(Beginning of DATA FOR REVIEW)

$ cat config.mk
export PLATFORM = sky130hd
export DESIGN_NAME = echoing_line_editor
export DESIGN_NICKNAME = d
export VERILOG_FILES = /design/src/hdl/eled_pkg.sv /design/src/hdl/echoing_line_editor.sv /design/src/hdl/eled_ram.sv /design/src/hdl/eled_ctrl.sv /design/src/hdl/eled_dpath.sv
export SDC_FILE = /design/constraint.sdc
export NUM_CORES = 1
export LEC_CHECK = 0
export ABC_AREA = 1
export BUFFER_PORTS_ARGS = -buffer_cell sky130_fd_sc_hd__buf_2
export CORE_MARGIN = 5
export CORE_UTILIZATION = 45
export CTS_BUF_LIST = sky130_fd_sc_hd__clkbuf_4
export DETAILED_ROUTE_END_ITERATION = 8
export GPL_TIMING_DRIVEN = 0
export PLACE_DENSITY = 0.69
export RECOVER_POWER = 100
export SYNTH_ARGS = -nofsm -noshare
export SYNTH_HDL_FRONTEND = slang
export SYNTH_SLANG_ARGS = --single-unit
$ cat constraint.sdc
create_clock -name clk -period 3.1 [get_ports clk]
set_input_delay 0.31 -clock clk [delete_from_list [all_inputs] [get_ports clk]]
set_output_delay 0.31 -clock clk [all_outputs]
set_load 0.02 [all_outputs]
$ cat src/hdl/eled_pkg.sv
// Package of the echoing line editor: sizes, key codes, banner table and the
// command/status structs between controller and datapath. Depends on nothing.
package eled_pkg;

    localparam int LINE_DEPTH = 32;
    localparam int ADDR_W     = (LINE_DEPTH > 1) ? $clog2(LINE_DEPTH) : 1;
    localparam int BANNER_LEN = 20;
    localparam int BANNER_W   = $clog2(BANNER_LEN);
    localparam int CNT_W      = (BANNER_W > ADDR_W) ? BANNER_W : ADDR_W;

    localparam logic [7:0] KEY_DEL = 8'h7f;
    localparam logic [7:0] KEY_CR  = 8'h0d;
    localparam logic [7:0] KEY_LF  = 8'h0a;

    // Sources of a transmitted byte
    localparam logic [2:0] SEL_BANNER = 3'd0;
    localparam logic [2:0] SEL_LINE   = 3'd1;
    localparam logic [2:0] SEL_RX     = 3'd2;
    localparam logic [2:0] SEL_DEL    = 3'd3;
    localparam logic [2:0] SEL_LF     = 3'd4;
    localparam logic [2:0] SEL_CR     = 3'd5;

    typedef struct packed {
        logic       rx_load;
        logic       emit;
        logic [2:0] emit_sel;
        logic       emit_last;
        logic       cnt_clr;
        logic       cnt_inc;
        logic       ram_rd;
        logic       ram_wr;
        logic       idx_inc;
        logic       idx_dec;
        logic       idx_clr;
    } cmd_t;

    typedef struct packed {
        logic slot_free;
        logic rx_is_cr;
        logic rx_is_del;
        logic idx_zero;
        logic idx_room;
        logic cnt_banner_end;
        logic cnt_at_idx;
        logic rd_zero;
    } stat_t;

    // "\n\rReceived Command: "
    function automatic logic [7:0] banner_char(input logic [BANNER_W-1:0] pos);
        logic [7:0] ch;
        unique case (pos)
            5'd0:    ch = 8'h0a;
            5'd1:    ch = 8'h0d;
            5'd2:    ch = 8'h52;
            5'd3:    ch = 8'h65;
            5'd4:    ch = 8'h63;
            5'd5:    ch = 8'h65;
            5'd6:    ch = 8'h69;
            5'd7:    ch = 8'h76;
            5'd8:    ch = 8'h65;
            5'd9:    ch = 8'h64;
            5'd10:   ch = 8'h20;
            5'd11:   ch = 8'h43;
            5'd12:   ch = 8'h6f;
            5'd13:   ch = 8'h6d;
            5'd14:   ch = 8'h6d;
            5'd15:   ch = 8'h61;
            5'd16:   ch = 8'h6e;
            5'd17:   ch = 8'h64;
            5'd18:   ch = 8'h3a;
            5'd19:   ch = 8'h20;
            default: ch = 8'h00;
        endcase
        return ch;
    endfunction

endpackage

$ cat src/hdl/echoing_line_editor.sv
// Top level of the echoing line editor: joins controller and datapath.
// Depends on eled_pkg, eled_ctrl, eled_dpath (and eled_ram below it).
//
//   channel | handshake          | payload
//   --------+--------------------+-----------------------
//   rx      | rx_valid, rx_stall | rx_byte[7:0]
//   tx      | tx_valid, tx_stall | tx_byte[7:0], last
//
// Ordinary byte: accept, then decode, which also emits its echo or delete.
// Carriage return: accept, decode, the 20 banner characters, then per stored byte
// a RAM read and then an emit, a check for the line end, and the LF, CR tail.
// Reset clears index, sequencer and output valid; the store keeps old bytes,
// but nothing at or past the write index is ever read.
// A tx stall holds emission; rx_stall is high while a request is in work.
module echoing_line_editor (
    input  logic       clk,
    input  logic       rst_n,
    input  logic       rx_valid,
    output logic       rx_stall,
    input  logic [7:0] rx_byte,
    output logic       tx_valid,
    input  logic       tx_stall,
    output logic [7:0] tx_byte,
    output logic       last
);
    import eled_pkg::*;

    cmd_t  cmd;
    stat_t st;

    // sequencer: accepts requests, decides echo, delete, drop or report
    eled_ctrl u_ctrl (
        .clk      (clk),
        .rst_n    (rst_n),
        .rx_valid (rx_valid),
        .rx_stall (rx_stall),
        .st       (st),
        .cmd      (cmd)
    );

    // storage, index, walk counter and the output register
    eled_dpath u_dpath (
        .clk      (clk),
        .rst_n    (rst_n),
        .rx_byte  (rx_byte),
        .cmd      (cmd),
        .st       (st),
        .tx_stall (tx_stall),
        .tx_valid (tx_valid),
        .tx_byte  (tx_byte),
        .last     (last)
    );

endmodule

$ cat src/hdl/eled_ram.sv
// Generic single-port-write, single-port-read RAM with registered read data.
// Depends on nothing.
module eled_ram #(
    parameter int WIDTH = 8,
    parameter int DEPTH = 32,
    localparam int AW = (DEPTH > 1) ? $clog2(DEPTH) : 1
) (
    input  logic             clk,
    input  logic             wr_en,
    input  logic [AW-1:0]    wr_addr,
    input  logic [WIDTH-1:0] wr_data,
    input  logic             rd_en,
    input  logic [AW-1:0]    rd_addr,
    output logic [WIDTH-1:0] rd_data
);

    logic [WIDTH-1:0] mem [DEPTH];
    logic [WIDTH-1:0] rd_data_reg;

    always_ff @(posedge clk)
    begin
        if (wr_en)
        begin
            mem[wr_addr] <= wr_data;
        end
        if (rd_en)
        begin
            rd_data_reg <= mem[rd_addr];
        end
    end

    assign rd_data = rd_data_reg;

endmodule

$ cat src/hdl/eled_ctrl.sv
// Controller of the echoing line editor: input handshake and the sequencer
// that steps echo and report emission. Depends on eled_pkg.
module eled_ctrl (
    input  logic                 clk,
    input  logic                 rst_n,
    input  logic                 rx_valid,
    output logic                 rx_stall,
    input  eled_pkg::stat_t      st,
    output eled_pkg::cmd_t       cmd
);
    import eled_pkg::*;

    localparam logic [2:0] S_IDLE    = 3'd0;
    localparam logic [2:0] S_DECODE  = 3'd1;
    localparam logic [2:0] S_BANNER  = 3'd2;
    localparam logic [2:0] S_LREAD   = 3'd3;
    localparam logic [2:0] S_LEMIT   = 3'd4;
    localparam logic [2:0] S_TAIL_LF = 3'd5;
    localparam logic [2:0] S_TAIL_CR = 3'd6;

    logic [2:0] state_reg;
    logic [2:0] state_next;

    always_ff @(posedge clk or negedge rst_n)
    begin
        if (!rst_n)
        begin
            state_reg <= S_IDLE;
        end
        else
        begin
            state_reg <= state_next;
        end
    end

    assign rx_stall = (state_reg != S_IDLE);

    always_comb
    begin
        state_next = state_reg;
        cmd        = '0;
        unique case (state_reg)
            S_IDLE:
            begin
                if (rx_valid)
                begin
                    cmd.rx_load = 1'b1;
                    state_next  = S_DECODE;
                end
            end
            S_DECODE:
            begin
                if (st.rx_is_cr)
                begin
                    cmd.cnt_clr = 1'b1;
                    state_next  = S_BANNER;
                end
                else if (st.rx_is_del && !st.idx_zero)
                begin
                    if (st.slot_free)
                    begin
                        cmd.emit      = 1'b1;
                        cmd.emit_sel  = SEL_DEL;
                        cmd.emit_last = 1'b1;
                        cmd.idx_dec   = 1'b1;
                        state_next    = S_IDLE;
                    end
                end
                else if (st.idx_room)
                begin
                    if (st.slot_free)
                    begin
                        cmd.emit      = 1'b1;
                        cmd.emit_sel  = SEL_RX;
                        cmd.emit_last = 1'b1;
                        cmd.ram_wr    = 1'b1;
                        cmd.idx_inc   = 1'b1;
                        state_next    = S_IDLE;
                    end
                end
                else
                begin
                    // drop: line full
                    state_next = S_IDLE;
                end
            end
            S_BANNER:
            begin
                if (st.slot_free)
                begin
                    cmd.emit     = 1'b1;
                    cmd.emit_sel = SEL_BANNER;
                    if (st.cnt_banner_end)
                    begin
                        cmd.cnt_clr = 1'b1;
                        state_next  = S_LREAD;
                    end
                    else
                    begin
                        cmd.cnt_inc = 1'b1;
                    end
                end
            end
            S_LREAD:
            begin
                if (st.cnt_at_idx)
                begin
                    state_next = S_TAIL_LF;
                end
                else
                begin
                    cmd.ram_rd = 1'b1;
                    state_next = S_LEMIT;
                end
            end
            S_LEMIT:
            begin
                if (st.rd_zero)
                begin
                    state_next = S_TAIL_LF;
                end
                else if (st.slot_free)
                begin
                    cmd.emit     = 1'b1;
                    cmd.emit_sel = SEL_LINE;
                    cmd.cnt_inc  = 1'b1;
                    state_next   = S_LREAD;
                end
            end
            S_TAIL_LF:
            begin
                if (st.slot_free)
                begin
                    cmd.emit     = 1'b1;
                    cmd.emit_sel = SEL_LF;
                    state_next   = S_TAIL_CR;
                end
            end
            S_TAIL_CR:
            begin
                if (st.slot_free)
                begin
                    cmd.emit      = 1'b1;
                    cmd.emit_sel  = SEL_CR;
                    cmd.emit_last = 1'b1;
                    cmd.idx_clr   = 1'b1;
                    state_next    = S_IDLE;
                end
            end
            default:
            begin
                state_next = S_IDLE;
            end
        endcase
    end

endmodule

$ cat src/hdl/eled_dpath.sv
// Datapath of the echoing line editor: request register, write index, walk
// counter, line store RAM and the output register. Depends on eled_pkg, eled_ram.
module eled_dpath (
    input  logic                 clk,
    input  logic                 rst_n,
    input  logic [7:0]           rx_byte,
    input  eled_pkg::cmd_t       cmd,
    output eled_pkg::stat_t      st,
    input  logic                 tx_stall,
    output logic                 tx_valid,
    output logic [7:0]           tx_byte,
    output logic                 last
);
    import eled_pkg::*;

    logic [7:0]       rx_reg;
    logic [ADDR_W-1:0] idx_reg;
    logic [ADDR_W-1:0] idx_next;
    logic [CNT_W-1:0] cnt_reg;
    logic [CNT_W-1:0] cnt_next;
    logic             out_valid_reg;
    logic             out_valid_next;
    logic [7:0]       out_byte_reg;
    logic             out_last_reg;
    logic [7:0]       emit_byte;
    logic [7:0]       rd_data;

    eled_ram #(
        .WIDTH (8),
        .DEPTH (LINE_DEPTH)
    ) u_store (
        .clk     (clk),
        .wr_en   (cmd.ram_wr),
        .wr_addr (idx_reg),
        .wr_data (rx_reg),
        .rd_en   (cmd.ram_rd),
        .rd_addr (cnt_reg[ADDR_W-1:0]),
        .rd_data (rd_data)
    );

    always_ff @(posedge clk)
    begin
        if (cmd.rx_load)
        begin
            rx_reg <= rx_byte;
        end
        if (cmd.emit)
        begin
            out_byte_reg <= emit_byte;
            out_last_reg <= cmd.emit_last;
        end
    end

    always_comb
    begin
        idx_next = idx_reg;
        if (cmd.idx_clr)
        begin
            idx_next = '0;
        end
        else if (cmd.idx_inc)
        begin
            idx_next = idx_reg + 1'b1;
        end
        else if (cmd.idx_dec)
        begin
            idx_next = idx_reg - 1'b1;
        end

        cnt_next = cnt_reg;
        if (cmd.cnt_clr)
        begin
            cnt_next = '0;
        end
        else if (cmd.cnt_inc)
        begin
            cnt_next = cnt_reg + 1'b1;
        end

        // hold a stalled byte, drop it once taken, load a new one when told
        out_valid_next = out_valid_reg;
        if (cmd.emit)
        begin
            out_valid_next = 1'b1;
        end
        else if (!tx_stall)
        begin
            out_valid_next = 1'b0;
        end
    end

    always_ff @(posedge clk or negedge rst_n)
    begin
        if (!rst_n)
        begin
            idx_reg       <= '0;
            cnt_reg       <= '0;
            out_valid_reg <= 1'b0;
        end
        else
        begin
            idx_reg       <= idx_next;
            cnt_reg       <= cnt_next;
            out_valid_reg <= out_valid_next;
        end
    end

    always_comb
    begin
        case (cmd.emit_sel)
            SEL_BANNER: emit_byte = banner_char(cnt_reg[BANNER_W-1:0]);
            SEL_LINE:   emit_byte = rd_data;
            SEL_RX:     emit_byte = rx_reg;
            SEL_DEL:    emit_byte = KEY_DEL;
            SEL_LF:     emit_byte = KEY_LF;
            SEL_CR:     emit_byte = KEY_CR;
            default:    emit_byte = 8'h00;
        endcase
    end

    always_comb
    begin
        st.slot_free      = !out_valid_reg || !tx_stall;
        st.rx_is_cr       = (rx_reg == KEY_CR);
        st.rx_is_del      = (rx_reg == KEY_DEL);
        st.idx_zero       = (idx_reg == '0);
        st.idx_room       = (idx_reg < ADDR_W'(LINE_DEPTH - 1));
        st.cnt_banner_end = (cnt_reg == CNT_W'(BANNER_LEN - 1));
        st.cnt_at_idx     = (cnt_reg == CNT_W'(idx_reg));
        st.rd_zero        = (rd_data == 8'h00);
    end

    assign tx_valid = out_valid_reg;
    assign tx_byte  = out_byte_reg;
    assign last     = out_last_reg;

endmodule

==> impl_metrics.env <==
export IMPL_root_buffer="clkbuf_4"
export IMPL_hold_viol=0
export IMPL_dp_hpwl_mm=22.1
export IMPL_cts_tree="built"
export IMPL_syn_area_per_cell_sq_um=11.7
export IMPL_synth_area_sq_mm=0.0125
export IMPL_numCtsBuffers=77
export IMPL_r2r_start="u_dpath.cnt_reg[1]$_DFFE_PN0P_"
export IMPL_synth_adder_area_share=0.0106
export IMPL_path_clk_slew_ns=0.06
export IMPL_cts_num_sinks=295
export IMPL_p_comb_frac=0.374
export IMPL_antenna_found_initial=4
export IMPL_grt_usage=0.225
export IMPL_syn_inst=1068
export IMPL_rows=61
export IMPL_regMostFlops="u_dpath.u_store.mem"
export IMPL_muxShareOfSynthArea=0.00320
export IMPL_p_int_mw=8.14
export IMPL_clock_latency_ns=0.70
export IMPL_grt_max_degree=20
export IMPL_grt_setup_unrepaired="no"
export IMPL_nNetsFinal=1228
export IMPL_layout_drive_gt1_share=0.154
export IMPL_port_buffers=22
export IMPL_fin_crit_ns=2.98
export IMPL_critPathKind="reg2reg"
export IMPL_relSlewSlack=0.212
export IMPL_design_portCount=23
export IMPL_antenna_left=0
export IMPL_crit_path_start_kind="register"
export IMPL_skew_ns=0.0455
export IMPL_yosysWarnings=0
export IMPL_dp_cells=1475
export IMPL_routabilityCongestion=0.938
export IMPL_ys_ff_latch=295
export IMPL_utilization=0.516
export IMPL_p_switching_mw=5.57
export IMPL_cp_end_kind="register"
export IMPL_startpoint="u_dpath.cnt_reg[1]$_DFFE_PN0P_"
export IMPL_avgRoutedWirePerCell_microns=21.7
export IMPL_htree_levels=3
export IMPL_synth_top_family_by_area="simple AND/OR/NAND/NOR gates"
export IMPL_routed_wl_mm=35.5
export IMPL_power_leakage_nw=5.01
export IMPL_cts_buffer_depth=3
export IMPL_min_delay_start="rx_valid"
export IMPL_overflow=0
export IMPL_dr_pass1_iters=6
export IMPL_start_util=0.453
export IMPL_worst_pin_slew_ns=1.17
export IMPL_post_place_ws_ns=-0.500
export IMPL_largest_register_ffs=256
export IMPL_final_area_sq_mm=0.0143
export IMPL_ys_seq_area_frac=0.703
export IMPL_hold_path_class="in2reg"
export IMPL_crit_arrival_ns=3.45
export IMPL_dieHeight_microns=177
export IMPL_powerDensity_mw_per_mm2=961
export IMPL_finalMaxSlewViolations=0
export IMPL_fin_crit_sh=0.962
export IMPL_status="finished clean"
export IMPL_grt_pass1_vias=8927
export IMPL_dpl_cell_area_sq_mm=0.0131
export IMPL_cp_required_ns=3.57
export IMPL_max_freq_mhz=335
export IMPL_finalSetupTns_ns=0
export IMPL_synth_compound_area_share=0.0972
export IMPL_drt_iter0_markers=1105
export IMPL_syn_to_final_growth_pct=14.0
export IMPL_synth_simple_gate_area_frac=0.149
export IMPL_grt_first_pass_wirelength_mm=52.6
export IMPL_die_area_sq_mm=0.0312
export IMPL_core_sq_mm=0.0276
export IMPL_setup_viol=0
export IMPL_synth_xor_area_share=0.00560
export IMPL_ir_drop_mv=0.425
export IMPL_vias=9173
export IMPL_avgViaCountPerCell=5.61
export IMPL_die_w_microns=177
export IMPL_drc_errors=0
export IMPL_pwr_share_clk=0.241
export IMPL_drv_cap=0
export IMPL_sw_frac_of_total=0.406
export IMPL_setup_ws_ns=0.119
export IMPL_instances_no_fill=1636
export IMPL_cp_max_fo=10
export IMPL_ys_types=39
export IMPL_seq_power_share=0.386
## per-stage QoR
step / power (mW) / hold slack, ns
3_3_place_gp: 10.2 / 0.237
3_5_place_dp: 10.3 / 0.248
5_1_grt: 14.4 / 0.178
6_report: 13.7 / 0.158
2_1_floorplan: 8.54 / 0.0144
4_1_cts: 13.7 / 0.0442
## power groups by stage
stage / Clock, mW / Combinational, mW / Sequential [mW]
floorplan: 0 / 3.11 / 5.42
global placement: 0 / 4.67 / 5.52
detailed placement: 0 / 4.74 / 5.54
CTS: 3.36 / 5.01 / 5.35
global route: 3.56 / 5.57 / 5.32
finish: 3.30 / 5.13 / 5.29
## area by class of cell
cell class                 instances  area, sq um
sequential                       295         8790
timing repair buffer              52          277
clock inverter                    25          166
multi-input combinational        687         3370
clock buffer                     105          788
antenna                            1         2.50
tap                              378          473
fill                            2503        13400
inverter                          41          156
buffer                            52          238
## worst max-delay path, stage by stage (launching register included)
cell	delay, ns
dfrtp_1	0.54
clkbuf_1	0.65
clkbuf_1	0.46
o21ai_0	0.16
o22ai_1	0.30
nand2_1	0.18
nand4_1	0.15
nor2_1	0.05
nor2_1	0.27
## cell families (layout without fill, tap and decap cells)
| logic type | Yosys count | after routing |
|---|---|---|
| and+or+nand+nor | 435 | 435 |
| DFF | 295 | 295 |
| AOI/OAI and AO/OA | 222 | 222 |
| buffers and inverters | 93 | 275 |
| adders and majority gates | 10 | 10 |
| xor gates and xnor gates | 8 | 8 |
| muxes | 4 | 4 |
| other | 1 | 9 |
## synthesized netlist by cell type, drive strengths merged
library cell	count	area [sq um]
nand3	40	238
inv	40	153
a21oi	22	110
clkbuf	27	101
o22ai	57	369
nor2	207	806
xnor2	5	43.8
ha	9	113
a31o	1	8.76
o21ai	135	676
o31ai	1	7.51
clkinv	1	3.75
mux2i	4	40.0
edfxtp	281	8440
conb	1	3.75
o211ai	6	45.0
nand2	157	619
buf	25	138
or2	1	6.26
nand4	19	119
nor3	10	66.3
xor2	3	26.3
dfrtp	14	350
nand2b	1	6.26
fa	1	20.0
## path summary, 6_finish.rpt
check / end / slack [ns] / cells past startpoint
min in group asynchronous: u_dpath.cnt_reg[0]$_DFFE_PN0P_ / 0.28 / 2
max in group asynchronous: u_dpath.cnt_reg[1]$_DFFE_PN0P_ / 2.25 / 2
worst min register to register: u_dpath.tx_byte[5]$_DFFE_PP_ / 0.58 / 2
worst max register to register: u_dpath.u_store.rd_data[0]$_DFFE_PP_ / 0.12 / 8
worst min-delay path: u_ctrl.state_reg[1]$_DFFE_PN0P_ / 0.16 / 5
worst max-delay path: u_dpath.u_store.rd_data[0]$_DFFE_PP_ / 0.12 / 8
## cell usage in the layout (no fill, tap or decap), drive strengths merged, types with 8 or more instances in the layout
| cell type | n |
|---|---|
| a21oi | 22 |
| nor2 | 207 |
| o21ai | 135 |
| dlygate4sd3 | 10 |
| buf | 35 |
| nand3 | 40 |
| clkinv | 18 |
| inv | 42 |
| nor3 | 10 |
| ha | 9 |
| conb | 8 |
| dfrtp | 14 |
| nand4 | 19 |
| o22ai | 57 |
| edfxtp | 281 |
| clkbuf | 164 |
| nand2 | 157 |
## layer usage
metal	share of wire	up-vias	global-route usage
met5	0.00037	-	0
met4	0.043	2	0.102
met3	0.11	111	0.0590
met2	0.46	516	0.351
met1	0.39	4398	0.300
li1	-	4146	-
## what timing repair did
| action | 4_1_cts | 5_1_grt |
|---|---|---|
| pin swaps | 0 | 0 |
| hold endpoints to repair | 23 | 0 |
| buffers inserted | 10 | 10 |
| hold buffers | 10 | 0 |
| endpoints found under the setup margin | 250 | 121 |
| resized for setup | 17 | 3 |
Power figures use the tool's default switching activity.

(End of DATA FOR REVIEW)

■ WHAT NEEDS TO BE DONE ■
Only the lines above from the line with "check / end" to the line with "worst max-delay path: u_dpath.u_store.rd_data[0]$_DFFE_PP_", those two lines included, should be reproduced exactly.

■ EXERCISE ANSWER ■
check / end / slack [ns] / cells past startpoint
min in group asynchronous: u_dpath.cnt_reg[0]$_DFFE_PN0P_ / 0.28 / 2
max in group asynchronous: u_dpath.cnt_reg[1]$_DFFE_PN0P_ / 2.25 / 2
worst min register to register: u_dpath.tx_byte[5]$_DFFE_PP_ / 0.58 / 2
worst max register to register: u_dpath.u_store.rd_data[0]$_DFFE_PP_ / 0.12 / 8
worst min-delay path: u_ctrl.state_reg[1]$_DFFE_PN0P_ / 0.16 / 5
worst max-delay path: u_dpath.u_store.rd_data[0]$_DFFE_PP_ / 0.12 / 8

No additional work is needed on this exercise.